L’Europa successivamente al primo conflitto mondiale, si è trovata nella situazione di un tramonto sempre più netto dell’eurocentrismo in favore di nuovi attori emergenti ed importanti sulla scena internazionale.
Adesso c’è una globalizzazione in atto che sembra premiare gli stati coesi, di dimensioni importanti quali ad esempio la Cina, gli Stati Uniti e l’India.
In un mondo in cui la cultura occidentale, è di per sé diventata minoritaria quale linea guida dell’umanità, in un mondo che in buona parte si trova ad essere fatto di società e di nazioni che vivono in continuità vlcon l’Occidente, perché ne sono impregnati di cultura.
Il ruolo dell’Europa dovrebbe essere quello di creare un ponte naturale tra la Russia e gli Stati Uniti.
Un ponte capace di raccordare in base a comuni interessi, ed a comuni sensibilità quelli che sono stati i due nemici storici del novecento, ma che hanno un’importante prospettiva davanti se capaci di trovare una via della seta totalmente occidentale. Non c’è peggior discgrazia del Partito Democratico degli Stati Uniti, poiché impregnato di russofobia così come non c’è niente di peggiore di quei nostalgici della guerra fredda nei territori dell’ Ex Unione Sovietica. L’ America è un paese occidentale, è un paese che ha un rancore di fondo con la società corporativa del Vecchio Continente , ma sicuramente è figlia dell’Europa, come in Russia c’è una parte importante di ponte con l’Asia. Ma certo la Russia è la più grande emanazione dell’Europa ad oriente .

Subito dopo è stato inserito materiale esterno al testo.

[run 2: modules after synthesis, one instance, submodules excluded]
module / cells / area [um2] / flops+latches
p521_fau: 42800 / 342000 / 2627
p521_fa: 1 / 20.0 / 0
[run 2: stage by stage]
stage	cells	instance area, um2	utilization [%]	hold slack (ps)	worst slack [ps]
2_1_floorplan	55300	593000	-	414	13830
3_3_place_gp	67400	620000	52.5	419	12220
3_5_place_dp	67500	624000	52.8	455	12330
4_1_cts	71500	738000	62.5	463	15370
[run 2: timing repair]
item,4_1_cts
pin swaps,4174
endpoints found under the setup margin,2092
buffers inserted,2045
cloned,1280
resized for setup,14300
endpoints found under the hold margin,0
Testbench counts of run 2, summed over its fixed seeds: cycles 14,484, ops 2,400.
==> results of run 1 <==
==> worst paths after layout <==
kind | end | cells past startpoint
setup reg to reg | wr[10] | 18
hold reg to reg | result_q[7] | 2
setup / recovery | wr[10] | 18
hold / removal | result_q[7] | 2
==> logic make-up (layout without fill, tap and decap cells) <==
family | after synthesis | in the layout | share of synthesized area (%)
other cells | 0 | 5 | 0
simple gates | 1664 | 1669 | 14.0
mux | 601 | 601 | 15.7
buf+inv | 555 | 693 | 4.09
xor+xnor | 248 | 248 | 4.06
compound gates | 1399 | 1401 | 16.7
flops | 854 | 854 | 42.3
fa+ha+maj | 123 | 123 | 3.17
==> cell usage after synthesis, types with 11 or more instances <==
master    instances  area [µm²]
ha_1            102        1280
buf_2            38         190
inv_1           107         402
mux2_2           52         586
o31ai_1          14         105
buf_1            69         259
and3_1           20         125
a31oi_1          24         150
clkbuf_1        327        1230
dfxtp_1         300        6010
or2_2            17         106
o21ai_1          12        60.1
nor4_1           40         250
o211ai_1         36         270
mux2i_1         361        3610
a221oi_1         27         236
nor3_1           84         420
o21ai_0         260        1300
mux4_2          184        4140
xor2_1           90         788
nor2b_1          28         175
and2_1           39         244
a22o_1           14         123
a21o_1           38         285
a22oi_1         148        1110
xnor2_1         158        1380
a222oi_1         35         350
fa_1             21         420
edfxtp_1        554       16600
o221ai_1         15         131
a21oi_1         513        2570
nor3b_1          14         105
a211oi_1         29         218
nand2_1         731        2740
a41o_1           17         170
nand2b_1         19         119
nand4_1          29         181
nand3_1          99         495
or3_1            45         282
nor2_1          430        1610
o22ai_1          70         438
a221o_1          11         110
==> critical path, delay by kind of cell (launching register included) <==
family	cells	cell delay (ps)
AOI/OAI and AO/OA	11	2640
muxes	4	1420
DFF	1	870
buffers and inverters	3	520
This design comes from an exercise in tuning for small area, a short achievable clock period and few clock cycles per item on the open sky130 flow, not from production work. Only simulation tests tie the RTL to the original design; equivalence was not proved. Power is estimated from default activity; no workload was simulated.

[run.sh]
#!/bin/bash
# synth_recipe.tcl (not shown) runs the flow's synth.tcl, then flattens the netlist and writes it again
# the make line also repeats each setting of config.mk as NAME=value (left out here)
make -C /OpenROAD-flow-scripts/flow DESIGN_CONFIG=/design/flow/config.mk WORK_HOME=/design/flow/orfs CLKGATE_MAP_FILE= SYNTH_SCRIPT=/design/flow/synth_recipe.tcl finish
[config.mk]
export PLATFORM = sky130hd
export DESIGN_NAME = gsm7_alpha
export DESIGN_NICKNAME = gsm7_alpha
export VERILOG_FILES = /design/flow/design.v
export SDC_FILE = /design/flow/constraint.sdc
export NUM_CORES = 4
export LEC_CHECK = 0
export CAP_MARGIN = 20
export CORE_MARGIN = 2
export CORE_UTILIZATION = 40
export SLEW_MARGIN = 20
[constraint.sdc]
create_clock -name core_clock -period 8.0 [get_ports {clk}]
set_input_delay 1.6000 -clock core_clock [delete_from_list [all_inputs] [get_ports {clk}]]
set_output_delay 1.6000 -clock core_clock [all_outputs]
set_load 0.01 [all_outputs]
This is an optimization exercise on Yosys and OpenROAD, whose aim is small area and a short achievable clock period, not a production implementation. No activity file was given, so power comes from the tool's default toggle rates.

== run 5 ==
==> flow/design.v <==
module kps_core #(
    parameter [7:0]  SENTINEL        = 8'hA5,
    parameter [3:0]  P_POS           = 4'b1001,
    parameter [3:0]  P_NEG           = 4'b0110,
    parameter [16:0] INIT_TICKS_FAST = 17'd50,
    parameter [16:0] INIT_TICKS_SLOW = 17'd1000
) (
    input  wire        clk,
    input  wire        rst,           
    input  wire        rx_valid,
    input  wire [39:0] rx_frame,
    output wire        rx_ready,
    input  wire        tick_fast,
    input  wire        tick_slow,
    output wire [3:0]  legs,
    output reg         tx_valid,
    output wire [39:0] tx_frame
);
    localparam [9:0]  DEF_FAST = INIT_TICKS_FAST * 10;
    localparam [13:0] DEF_SLOW = INIT_TICKS_SLOW / 10;
    reg        rdy;                   
    reg        op_start, op_rb_f, op_rb_s;
    reg        sel_f, sel_s, tx_ch;   
    reg        set_f, set_s;          
    reg [9:0]  per_f;
    reg [13:0] per_s;
    reg [7:0]  flg_f, flg_s;
    reg        run_mode;
    reg [1:0]  phase;
    reg        stop_req;
    reg        pos, neg;              
    reg        arm_f, arm_s;
    reg [9:1]  cnt_f;                 
    reg [3:0]  pre_s;                 
    reg [13:0] cnt_s;                 
    assign rx_ready = rdy;
    assign legs     = {pos, neg, neg, pos};
    assign tx_frame = {({8{sel_f}} & flg_f) | ({8{sel_s}} & flg_s),
                       2'b00,
                       ({4{sel_s}} & per_s[13:10]),
                       ({10{sel_f}} & per_f) | ({10{sel_s}} & per_s[9:0]),
                       7'h20, tx_ch, SENTINEL};
    wire [3:0]  rx_op  = rx_frame[15:12];
    wire        rx_ch  = rx_frame[8];
    wire [15:0] rx_val = rx_frame[31:16];
    wire        take   = rdy && rx_valid && rx_frame[7:0] == SENTINEL;
    wire        tk     = take && !rst;
    wire        we_f   = take && rx_op == 4'h1 && !rx_ch;
    wire        we_s   = take && rx_op == 4'h1 &&  rx_ch;
    wire        rx_stp = take && rx_op == 4'h3;
    function gt_const;
        input [15:0] x;
        input [15:0] k;
        integer i;
        reg r;
        begin
            r = 1'b0;
            for (i = 0; i < 16; i = i + 1)
                r = k[i] ? (x[i] & r) : (x[i] | r);
            gt_const = r;
        end
    endfunction
    wire        f_lo = !gt_const(rx_val, 16'd9);
    wire        f_hi = gt_const(rx_val, 16'd1000);
    wire        s_lo = rx_val == 16'd0;
    wire        s_hi = gt_const(rx_val, 16'd10000);
    wire [9:0]  new_f = ({10{!f_lo && !f_hi}} & rx_val[9:0]) |
                        ({10{f_lo}} & 10'd10) | ({10{f_hi}} & 10'd1000);
    wire [13:0] new_s = ({14{!s_lo && !s_hi}} & rx_val[13:0]) |
                        ({14{s_lo}} & 14'd1) | ({14{s_hi}} & 14'd10000);
    wire [9:0]  peff_f = set_f ? per_f : DEF_FAST;
    wire [13:0] peff_s = set_s ? per_s : DEF_SLOW;
    wire start_ok = op_start && !run_mode;
    wire run1     = run_mode || start_ok;
    wire stop1    = stop_req && !start_ok;
    wire arm_f1   = arm_f || start_ok;
    wire arm_s1   = arm_s || start_ok;
    wire [9:0]  base_f = {cnt_f, peff_f[0]};
    wire [13:0] base_s = cnt_s;
    wire [3:0]  bpre_s = pre_s;
    wire        lt15   = base_f < 10'd15;
    wire        wrap_s = bpre_s == 4'd9;
    wire        last_s = wrap_s && base_s == 14'd1;
    wire        el_f   = tick_fast && arm_f1 && lt15;
    wire        tk_s   = tick_slow && arm_s1;
    wire        el_s   = tk_s && last_s;
    wire        f_act  = el_f && run1;
    wire        s_act  = el_s && run1;
    wire        sstop  = s_act && stop1;
    wire        rearm  = s_act && !stop1;
    wire [9:0]  dec_f  = base_f - 10'd10;
    wire [9:0]  tck_f  = !arm_f1 ? base_f : lt15 ? peff_f : dec_f;
    reg  [9:0]  n_cnt_f;
    reg  [13:0] n_cnt_s;
    reg  [3:0]  n_pre_s;
    reg  [1:0]  n_phase;
    reg         n_pos, n_neg, n_arm_f;
    always @(*) begin
        if (s_act || !run1) n_cnt_f = peff_f;
        else if (tick_fast) n_cnt_f = tck_f;
        else                n_cnt_f = base_f;
        if (el_s || !run1) begin
            n_cnt_s = peff_s;
            n_pre_s = 4'd0;
        end else if (tk_s) begin
            n_cnt_s = wrap_s ? base_s - 14'd1 : base_s;
            n_pre_s = wrap_s ? 4'd0 : bpre_s + 4'd1;
        end else begin
            n_cnt_s = base_s;
            n_pre_s = bpre_s;
        end
        n_phase = start_ok ? 2'd0 : phase;
        n_pos   = pos;
        n_neg   = neg;
        n_arm_f = arm_f1;
        if (f_act) begin
            case (n_phase)
                2'd0: begin n_pos = 1'b1; n_neg = 1'b0; n_phase = 2'd1; end
                2'd1: begin n_pos = 1'b0; n_neg = 1'b1; n_phase = 2'd2; end
                default: begin n_pos = 1'b0; n_neg = 1'b0; n_arm_f = 1'b0; end
            endcase
        end
        if (s_act) begin
            n_phase = 2'd0;
            if (!stop1) n_arm_f = 1'b1;
        end
    end
    always @(posedge clk) begin
        rdy       <= !tk;
        op_start  <= tk && rx_op == 4'h2;
        op_rb_f   <= tk && rx_op == 4'h4 && !rx_ch;
        op_rb_s   <= tk && rx_op == 4'h4 &&  rx_ch;
        tx_valid  <= (op_rb_f || op_rb_s) && !rst;
        sel_f     <= op_rb_f && set_f;
        sel_s     <= op_rb_s && set_s;
        tx_ch     <= op_rb_s;
        if (we_f) begin
            per_f <= new_f;
            flg_f <= rx_frame[39:32];
        end
        if (we_s) begin
            per_s <= new_s;
            flg_s <= rx_frame[39:32];
        end
        cnt_f <= n_cnt_f[9:1];
        cnt_s <= n_cnt_s;
        pre_s <= n_pre_s;
        if (rst) begin
            set_f    <= 1'b0;
            set_s    <= 1'b0;
            run_mode <= 1'b0;
            phase    <= 2'd0;
            stop_req <= 1'b0;
            pos      <= 1'b0;
            neg      <= 1'b0;
            arm_f    <= 1'b0;
            arm_s    <= 1'b0;
        end else begin
            if (we_f) set_f <= 1'b1;
            if (we_s) set_s <= 1'b1;
            run_mode <= run1 && !sstop;
            phase    <= n_phase;
            stop_req <= (stop1 && !sstop) || rx_stp;
            pos      <= n_pos;
            neg      <= n_neg;
            arm_f    <= n_arm_f && !we_f;
            arm_s    <= arm_s1 && !sstop && !we_s;
        end
    end
endmodule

Se avvenisse un raccordo capace di superare le logiche assurde e vituperate del vecchio Patto di Varsavia, in funzione anti americana e della Nato in funzionane anti russa, si aprirebbe la possibilità di creare un raccordo concreto dei paesi occidentali capace di far sì che sia l’Occidente a determinare la gran parte dei destini del mondo. Non dimentichiamoci che tutta l’America, anche quella Latina è un’emanazione dell’Europa.
L’Europa fondamentalmente può avere un destino, oppure essere uno slegato agglomerato di interessi, incapace veramente di pesare in politica estera e quindi ridursi nella migliore dell’ipotesi all’ avere poco peso e nella peggiore a stare nel mezzo di uno scacchiere strategico con missili puntati tra Russia e Stati Uniti.
È nostro dovere riprendere la vocazione a rendere grande l’Occidente che noi stessi abbiamo creato.